Zauberer, Drachen und eine wunderschöne Frau: In „Der Name des Windes“ nimmt uns der amerikanische Schriftsteller mit auf seine Reise durch das Kealdenland und die quirilige Stadt Imre. Im Zentrum: Kvothe, der bekannteste Magier seiner Zeit. Der Roman ist der Auftakt zur Königsmörder-Chronik mit aktuell vier Bänden, die locker die 800-Seiten-Grenze knacken. Doch es lohnt sich: „Der Name des Windes“ kann es eindeutig mit Fantasy-Klassikern wie „Der Herr der Ringe“ aufnehmen. Aber Achtung: Wenn man einmal angefangen hat, möchte man gleich alle vier Bände lesen. Das Beste, was man diesen Winter machen kann.

 

4.   Hans Fallada: „Jeder stirbt für sich allein“

Anna und Otto Quangel haben ihren einzigen Sohn im Krieg verloren. Dieses Ereignis bringt die beiden dazu, ihre Kritik am Hitler-System auf Postkarten zu schreiben und im Berlin der 1940er-Jahre zu verteilen. Hans Fallada entwirft ein bemerkenswertes Kaleidoskop des Widerstandes gegen Nazi-Deutschland. Mit treffenden Charakterzeichnungen und einem geschickt aufgebauten Spannungsbogen gibt er dem Alltag unter Hitler ein Gesicht. Bemerkenswert: Der Roman entstand bereits 1947 und beruht auf einer wahren Begebenheit. Das Ehepaar gab es wirklich, nur mit anderem Namen. Hans Fallada (bürgerlich Rudolf Wilhelm Friedrich Ditzen) schrieb das Buch in nur vier Wochen. Kurz darauf verstarb er. Nach über 60 Jahren ist „Jeder stirbt für sich allein“ heute ein Bestseller.

 

5.   John Greene: „Das Schicksal ist ein mieser Verräter“

Die 16-jährige Hazel hat Krebs. Aber sie will kein Mitleid. Vor allem kann sie Selbsthilfegruppen nicht ausstehen.
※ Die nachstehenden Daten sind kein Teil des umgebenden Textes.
**config.mk**
```make
export PLATFORM = sky130hd
export DESIGN_NAME = ebus_seq
export DESIGN_NICKNAME = d
export VERILOG_FILES = /design/src/rtl/ebus_pkg.sv /design/src/rtl/ebus_timer.sv /design/src/rtl/ebus_ctl.sv /design/src/rtl/ebus_rst_qual.sv /design/src/rtl/ebus_seq.sv
export SDC_FILE = /design/constraint.sdc
export NUM_CORES = 1
export LEC_CHECK = 0
export ABC_CLOCK_PERIOD_IN_PS = 3500
export BUFFER_PORTS_ARGS = -buffer_cell sky130_fd_sc_hd__buf_2
export CELL_PAD_IN_SITES_DETAIL_PLACEMENT = 1
export CELL_PAD_IN_SITES_GLOBAL_PLACEMENT = 1
export CORE_ASPECT_RATIO = 1.5
export CORE_MARGIN = 1.5
export CORE_UTILIZATION = 41
export CTS_CLUSTER_SIZE = 12
export DETAILED_ROUTE_END_ITERATION = 8
export PLACE_DENSITY_LB_ADDON = 0.1
export SYNTH_ARGS = -nofsm -noshare
export SYNTH_HDL_FRONTEND = slang
export SYNTH_SLANG_ARGS = --single-unit
```
**constraint.sdc**
```tcl
create_clock -name clk -period 3.5 [get_ports clk]
set_input_delay 0.175 -clock clk [delete_from_list [all_inputs] [get_ports clk]]
set_output_delay 0.175 -clock clk [all_outputs]
set_load 0.02 [all_outputs]
```
**src/rtl/ebus_pkg.sv**
```systemverilog
package ebus_pkg;
  typedef enum logic [2:0] {
    CY_IDLE  = 3'd0,
    CY_FETCH = 3'd1,
    CY_TABLE = 3'd2,
    CY_DRD   = 3'd3,
    CY_DWR   = 3'd4
  } cyc_kind_t;

  localparam logic [1:0] OP_FETCH = 2'd0;
  localparam logic [1:0] OP_TABLE = 2'd1;
  localparam logic [1:0] OP_DRD   = 2'd2;
  localparam logic [1:0] OP_DWR   = 2'd3;

  typedef struct packed {
    cyc_kind_t   kind;
    logic        wide;
    logic [15:0] addr;
    logic [15:0] addr_nx;
    logic [7:0]  wdata;
  } cyc_t;
endpackage

```
**src/rtl/ebus_timer.sv**
```systemverilog
module ebus_timer #(
  parameter int CYC_CLKS = 12,
  localparam int CW = $clog2(CYC_CLKS)
) (
  input  logic          clk,
  input  logic          rst,
  output logic [CW-1:0] nxt,
  output logic          slot_open
);
  localparam logic [CW-1:0] LAST = CW'(CYC_CLKS - 1);

  logic [CW-1:0] cnt    = LAST;
  logic          slot_q = 1'b0;

  always_comb nxt = (cnt == LAST) ? '0 : cnt + 1'b1;

  always_ff @(posedge clk) begin
    if (rst) begin
      cnt    <= LAST;
      slot_q <= 1'b0;
    end else begin
      cnt    <= nxt;
      slot_q <= (nxt == LAST);
    end
  end

  assign slot_open = slot_q;


  slot_single_chk: assert property (@(posedge clk) disable iff (rst)
    slot_open |=> !slot_open);
endmodule

```
**src/rtl/ebus_ctl.sv**
```systemverilog
module ebus_ctl #(
  parameter logic [7:0] CTL_ADDR = 8'h8E
) (
  input  logic       clk,
  input  logic       rst,
  input  logic       we,
  input  logic [7:0] addr,
  input  logic [7:0] wdata,
  output logic       latch_off
);
  logic off_q = 1'b0;
  logic unused_ctl_bits;
  assign unused_ctl_bits = ^wdata[7:1];

  always_ff @(posedge clk) begin
    if (rst)                           off_q <= 1'b0;
    else if (we && addr == CTL_ADDR)   off_q <= wdata[0];
  end

  assign latch_off = off_q;


  off_stable_chk: assert property (@(posedge clk) disable iff (rst)
    !(we && addr == CTL_ADDR) |=> $stable(latch_off));
endmodule

```
**src/rtl/ebus_rst_qual.sv**
```systemverilog
module ebus_rst_qual #(
  parameter int HOLD = 25,
  localparam int HW = $clog2(HOLD)
) (
  input  logic clk,
  input  logic pin,
  output logic core_rst
);
  localparam logic [HW-1:0] TOP = HW'(HOLD - 1);

  logic [1:0]    sync_q = 2'b00;
  logic [HW-1:0] run    = '0;
  logic          rst_q  = 1'b0;
  logic          armed  = 1'b0;

  always_ff @(posedge clk) begin
    sync_q <= {sync_q[0], pin};
    armed  <= 1'b1;
    if (!sync_q[1]) begin
      run   <= '0;
      rst_q <= 1'b0;
    end else begin
      run   <= (run == TOP) ? run : run + 1'b1;
      rst_q <= (run == TOP);
    end
  end

  assign core_rst = rst_q;


  rst_release_chk: assert property (@(posedge clk) disable iff (!armed)
    !sync_q[1] |=> !core_rst);

  rst_needs_pin_chk: assert property (@(posedge clk) disable iff (!armed)
    $rose(core_rst) |-> $past(sync_q[1]));
endmodule

```
**src/rtl/ebus_seq.sv**
```systemverilog
module ebus_seq import ebus_pkg::*; #(
  parameter int          STATES         = 6,
  parameter int          PHASES         = 2,
  parameter int unsigned INT_CODE_BYTES = 8192,
  parameter logic [7:0]  CTL_ADDR       = 8'h8E,
  parameter int          RST_CYCLES     = 2
) (
  input  logic        clk,
  input  logic        reset_in,
  input  logic        force_ext_n,
  input  logic        req_valid,
  input  logic [1:0]  req_op,
  input  logic [15:0] req_addr,
  input  logic        req_wide,
  input  logic [7:0]  req_wdata,
  input  logic [7:0]  hi_latch,
  input  logic        ctl_we,
  input  logic [7:0]  ctl_addr,
  input  logic [7:0]  ctl_wdata,
  output logic        slot_open,
  output logic        rd_valid,
  output logic [15:0] rd_data,
  output logic        core_rst,
  output logic        addr_latch,
  output logic        code_rd_n,
  output logic        data_rd_n,
  output logic        data_wr_n,
  output logic [7:0]  ad_out,
  output logic        ad_oe,
  input  logic [7:0]  ad_in,
  output logic [7:0]  hi_out
);
  localparam int CYC_CLKS = STATES * PHASES;
  localparam int HALF     = CYC_CLKS / 2;
  localparam int CW       = $clog2(CYC_CLKS);
  localparam logic [CW-1:0] S_PH     = CW'(PHASES);
  localparam logic [CW-1:0] S_HALF   = CW'(HALF);
  localparam logic [CW-1:0] S_HALFM1 = CW'(HALF - 1);
  localparam logic [CW-1:0] S_HALFM2 = CW'(HALF - 2);
  localparam logic [CW-1:0] S_BEND   = CW'(HALF + PHASES);
  localparam logic [CW-1:0] S_WRS    = CW'(PHASES + 1);
  localparam logic [CW-1:0] S_LAST   = CW'(CYC_CLKS - 1);
  localparam logic [CW-1:0] S_LASTM1 = CW'(CYC_CLKS - 2);
  localparam logic [CW-1:0] S_LASTM2 = CW'(CYC_CLKS - 3);

  logic [CW-1:0] n;
  logic          latch_off;

  ebus_rst_qual #(.HOLD(RST_CYCLES * CYC_CLKS + 1)) i_rstq (
    .clk(clk), .pin(reset_in), .core_rst(core_rst));

  ebus_timer #(.CYC_CLKS(CYC_CLKS)) i_timer (
    .clk(clk), .rst(core_rst), .nxt(n), .slot_open(slot_open));

  ebus_ctl #(.CTL_ADDR(CTL_ADDR)) i_ctl (
    .clk(clk), .rst(core_rst), .we(ctl_we), .addr(ctl_addr),
    .wdata(ctl_wdata), .latch_off(latch_off));

  // Operation for the clock being decoded: new request at position 0.
  cyc_t cur = '0;
  cyc_t inc, cn;
  logic ext_code;

  always_comb begin
    ext_code    = !force_ext_n || (32'(req_addr) >= INT_CODE_BYTES);
    inc         = '0;
    inc.addr    = req_addr;
    inc.addr_nx = req_addr + 16'd1;
    inc.wdata   = req_wdata;
    inc.wide    = req_wide;
    unique case (req_op)
      OP_FETCH: begin inc.kind = ext_code ? CY_FETCH : CY_IDLE; inc.wide = 1'b1; end
      OP_TABLE: begin inc.kind = ext_code ? CY_TABLE : CY_IDLE; inc.wide = 1'b1; end
      OP_DRD:   inc.kind = CY_DRD;
      default:  inc.kind = CY_DWR;
    endcase
    if (n == '0) cn = (slot_open && req_valid) ? inc : '0;
    else         cn = cur;
  end

  logic code_c, data_c, in_a, in_b, latch_ok;
  always_comb begin
    code_c   = (cn.kind == CY_FETCH) || (cn.kind == CY_TABLE);
    data_c   = (cn.kind == CY_DRD) || (cn.kind == CY_DWR);
    in_a     = (n < S_PH);
    in_b     = (n >= S_HALF) && (n < S_BEND);
    latch_ok = !latch_off || (cn.kind == CY_TABLE) || data_c;
  end

  logic        ale_q = 1'b0, crd_q = 1'b1, drd_q = 1'b1, dwr_q = 1'b1;
  logic        oe_q  = 1'b0, val_q = 1'b0;
  logic [7:0]  ado_q = '0,   hi_q  = 8'hFF;
  logic [15:0] rdd_q = '0;

  always_ff @(posedge clk) begin
    if (core_rst) begin
      cur   <= '0;
      ale_q <= 1'b0;
      crd_q <= 1'b1;
      drd_q <= 1'b1;
      dwr_q <= 1'b1;
      oe_q  <= 1'b0;
      val_q <= 1'b0;
      ado_q <= '0;
      hi_q  <= 8'hFF;
    end else begin
      cur   <= cn;
      ale_q <= latch_ok && (in_a || (in_b && !data_c));
      crd_q <= !(code_c && ((n >= S_PH && n <= S_HALFM2) ||
                            (n >= S_BEND && n <= S_LASTM1)));
      drd_q <= !(cn.kind == CY_DRD && n >= S_PH && n <= S_LASTM2);
      dwr_q <= !(cn.kind == CY_DWR && n >= S_WRS && n <= S_LASTM2);
      oe_q  <= (code_c && (in_a || in_b)) || (cn.kind == CY_DRD && in_a) ||
               (cn.kind == CY_DWR);
      if (in_a)                 ado_q <= cn.addr[7:0];
      else if (code_c && in_b)  ado_q <= cn.addr_nx[7:0];
      else if (cn.kind == CY_DWR) ado_q <= cn.wdata;
      if (code_c)               hi_q <= (n < S_HALF) ? cn.addr[15:8] : cn.addr_nx[15:8];
      else if (data_c && cn.wide) hi_q <= cn.addr[15:8];
      else                      hi_q <= hi_latch;
      if (code_c && n == S_HALFM1)        rdd_q[7:0]  <= ad_in;
      if (code_c && n == S_LAST)          rdd_q[15:8] <= ad_in;
      if (cn.kind == CY_DRD && n == S_LASTM1) rdd_q   <= {8'h00, ad_in};
      val_q <= (n == S_LAST) && (code_c || cn.kind == CY_DRD);
    end
  end

  assign addr_latch = ale_q;
  assign code_rd_n  = crd_q;
  assign data_rd_n  = drd_q;
  assign data_wr_n  = dwr_q;
  assign ad_oe      = oe_q;
  assign ad_out     = ado_q;
  assign hi_out     = hi_q;
  assign rd_data    = rdd_q;
  assign rd_valid   = val_q;


  latch_apart_chk: assert property (@(posedge clk) disable iff (core_rst)
    addr_latch |-> (code_rd_n && data_rd_n && data_wr_n));

  code_data_excl_chk: assert property (@(posedge clk) disable iff (core_rst)
    !data_rd_n |-> code_rd_n);

  valid_one_chk: assert property (@(posedge clk) disable iff (core_rst)
    rd_valid |=> !rd_valid);

  valid_at_end_chk: assert property (@(posedge clk) disable iff (core_rst)
    rd_valid |-> slot_open);

  read_release_chk: assert property (@(posedge clk) disable iff (core_rst)
    !data_rd_n |-> !ad_oe);

  write_drive_chk: assert property (@(posedge clk) disable iff (core_rst)
    !data_wr_n |-> ad_oe);

  reset_quiet_chk: assert property (@(posedge clk)
    core_rst |=> (code_rd_n && data_rd_n && data_wr_n && !ad_oe));
endmodule

```
==> impl_metrics.py <==
metrics = {
    "pwr": {
        "seq_power_share": 0.310,
        "internal_power_w": 0.00286,
        "ir_drop_uv": 335,
        "swShare": 0.430,
        "powerDensity_mw_per_mm2": 861,
        "p_switching_w": 0.00215,
        "leakagePower_nw": 2.42,
        "combPwrFrac": 0.496,
        "total_power_w": 0.00501,
        "clkPwrFrac": 0.194,
    },
    "drt": {
        "dr.first_iter.drc_count": 198,
        "drt-vias-per-instance": 5.62,
        "drtAntennaViolNets": 0,
        "drc": 0,
        "drt-pass1-iter-count": 4,
        "routed_wl_um": 14400,
        "dr_total_vias": 4435,
        "routedWlPerCell_um": 18.2,
    },
    "run": {
        "drv_cap": 0,
    },
    "timing": {
        "max_freq_mhz": 321,
        "fin_crit_sh": 0.890,
        "relSlewSlack": 0.531,
        "setup_violations": 0,
        "fin_setup_tns_ns": 0,
        "maxSlewViolCount": 0,
        "worst_pin_slew_ns": 0.704,
        "min_period_ns": 3.11,
        "fin_skew_ns": 0.00914,
        "holdWs_ns": 0.0274,
        "hold_viol_final": 0,
        "rsz0062_at_grt": "false",
    },
    "synthesis": {
        "syn_nets": 616,
        "yosysWarnings": 0,
        "synth_top_cell_by_area": "dfxtp_1",
        "yosysSeqAreaShare": 0.425,
        "postSynthCellCount": 544,
        "synth_flop_cell": "dfxtp_1",
        "syn_area_mm2": 0.00489,
        "avgSynthCellArea_um2": 9.00,
        "synth_cell_type_count": 69,
        "async_flop_share": 0,
        "synth-seq-cells": 96,
        "synth_edf_count": 16,
        "yosys.area.top_type_share": 0.327,
        "synth.area.top_cells": "dfxtp_1, edfxtp_1, a21oi_1",
    },
    "cts": {
        "cts_max_level": 3,
        "cts_buffer_depth": 2,
        "cts_made_buffers": 9,
        "clock_latency_ns": 0.34,
        "cts_root_buffer": "clkbuf_16",
        "ctsHoldBuffers": 1,
        "post_cts_buffers": 0,
        "clk_pin_slew_ns": 0.07,
        "cts_tree": "yes",
        "cts_sinks": 96,
        "cts.repair.resized": 0,
    },
    "setup_path": {
        "cp.required_ns": 3.73,
        "crit_start": "i_timer.cnt[1]",
        "cp-start-kind": "register",
        "worstSetupEndpoint": "ad_out[1]",
        "path_max_fanout": 23,
        "critical_path_class": "register to register",
        "worstPathArrival_ns": 3.35,
        "rr_worst_depth": 8,
        "rr_endpoint": "ad_out[1]",
        "ff2ff_setup_slack_ns": 0.39,
        "worst_setup_path_end_kind": "register",
        "r2r_start": "i_timer.cnt[1]",
    },
    "floorplan": {
        "start_util": 0.422,
        "rows": 48,
        "core_mm2": 0.0116,
        "die_area_mm2": 0.0126,
        "die_w_um": 92.2,
        "die_height_um": 137,
        "boundaryPins": 104,
    },
    "grt": {
        "grt.overflow.total": 0,
        "grt_pass1_vias": 4564,
        "antenna_found_initial": 0,
        "grt_usage": 0.237,
        "grt_start_max_net_pins": 25,
        "grt_first_pass_wirelength_um": 23400,
    },
    "min_path": {
        "hold_path_depth": 1,
        "hold_class": "primary input to register",
    },
    "layout": {
        "layout.nets": 706,
        "drive_gt1_frac": 0.243,
        "num_antenna_cells": 0,
        "fillers": 1400,
        "layout_common_cells": "buf_2, dfxtp_1, nor2_1",
        "area_growth_pct": 18.9,
        "final_common_cell": "buf_2",
    },
    "place": {
        "place_congestion": 0.831,
        "io_buffers": 96,
        "hpwl_um": 10500,
    },
    "run_status": {
        "status": "completed",
    },
}
[worst max-delay path, cell delays in order (launching register included)]
cell and delay, ns:
dfxtp_1 0.65, ha_1 0.31, xnor2_1 0.11, nand3_1 0.21, o21a_2 0.48, buf_4 0.37, mux2i_1 0.37, a211oi_4 0.12
a221o_1 0.39
[cells by family (layout without fill, tap and decap cells)]
group	count (synthesis)	after routing	share of synthesized area
flip-flops	96	96	0.425
AO/OA/AOI/OAI	115	115	0.166
multiplexers	35	35	0.0782
AND/OR/NAND/NOR	212	212	0.216
XOR/XNOR	24	24	0.0430
adder cells (fa/ha/maj)	8	8	0.0205
buffers and inverters	54	149	0.0506
[metrics by stage]
stage,utilization,instance area [µm²],std cells,setup WS (ns)
2_1_floorplan,-,4890,544,0.837
6_report,0.502,5820,789,0.386
5_1_grt,0.502,5820,789,0.147
3_3_place_gp,0.476,5520,772,0.538
4_1_cts,0.502,5820,789,0.390
3_5_place_dp,0.476,5520,772,0.403
[how the worst min path moves through the flow]
stage / start / endpoint / slack [ns]
after floorplan: reset_in / i_rstq.sync_q[0] / 0.20
after global placement: reset_in / i_rstq.sync_q[0] / 0.28
after detailed placement: reset_in / i_rstq.sync_q[0] / 0.28
after CTS: ad_in[5] / rd_data[5] / 0.02
after global routing: ad_in[6] / rd_data[6] / 0.02
final: ad_in[5] / rd_data[5] / 0.03
[power groups by stage]
stage               Clock, W  Combinational [W]  Sequential, W
global placement           0            0.00240        0.00155
detailed placement         0            0.00247        0.00157
floorplan                  0            0.00176        0.00161
finish              0.000973            0.00248        0.00155
global route         0.00104            0.00269        0.00158
CTS                 0.000995            0.00249        0.00155
[Yosys cell counts (all sizes together) (16+ instances only)]
master,instances
dfxtp,80
nor2,59
nand2,51
a21oi,47
mux2i,25
nand3,21
buf,20
and2,18
inv,17
clkbuf,16
edfxtp,16
xnor2,16
[layer usage]
layer  vias to the layer above  wire length [µm]  GRT usage
met1                      2185              6020      0.276
met3                        22               478     0.0344
met5                         -                 0          0
met2                       114              7570      0.435
met4                         0               304     0.0889
li1                       2114                 -          -
[cell type report]
cell class	count	area [µm²]	share of cell area
Timing Repair Buffer	115	626	0.108
Tap cell	150	188	0.0323
Multi-Input combinational cell	394	2560	0.441
Clock inverter	5	56.3	0.00968
Clock buffer	11	233	0.0400
Sequential cell	96	2080	0.358
Inverter	18	67.6	0.0116
[sequential cells by signal (all words and copies together) (netlist names), 2 cells and up]
register       cells
cur               44
hi_out             8
ad_out             8
i_rstq.run         5
i_rstq.sync_q      2
rd_data           16
i_timer.cnt        4
Note: power is estimated with default switching activity, not from simulation.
Bis sie dort auf Gus trifft. Ihr Leben ändert sich langsam, die beiden freunden sich an. Sie tun das, was Jugendliche in ihrem Alter machen – sie verlieben sich. Gus erfüllt Hazel ihren Traum: Gemeinsam fliegen sie nach Amsterdam. Doch der Krebs sitzt mit im Flieger … Ein wundervolles Buch über die Liebe und das Leben. Mit allem, was das Leben zu bieten hat: Tränen, Schmetterlinge im Bauch und der Hoffnung, dass alles irgendwann irgendwie gut wird.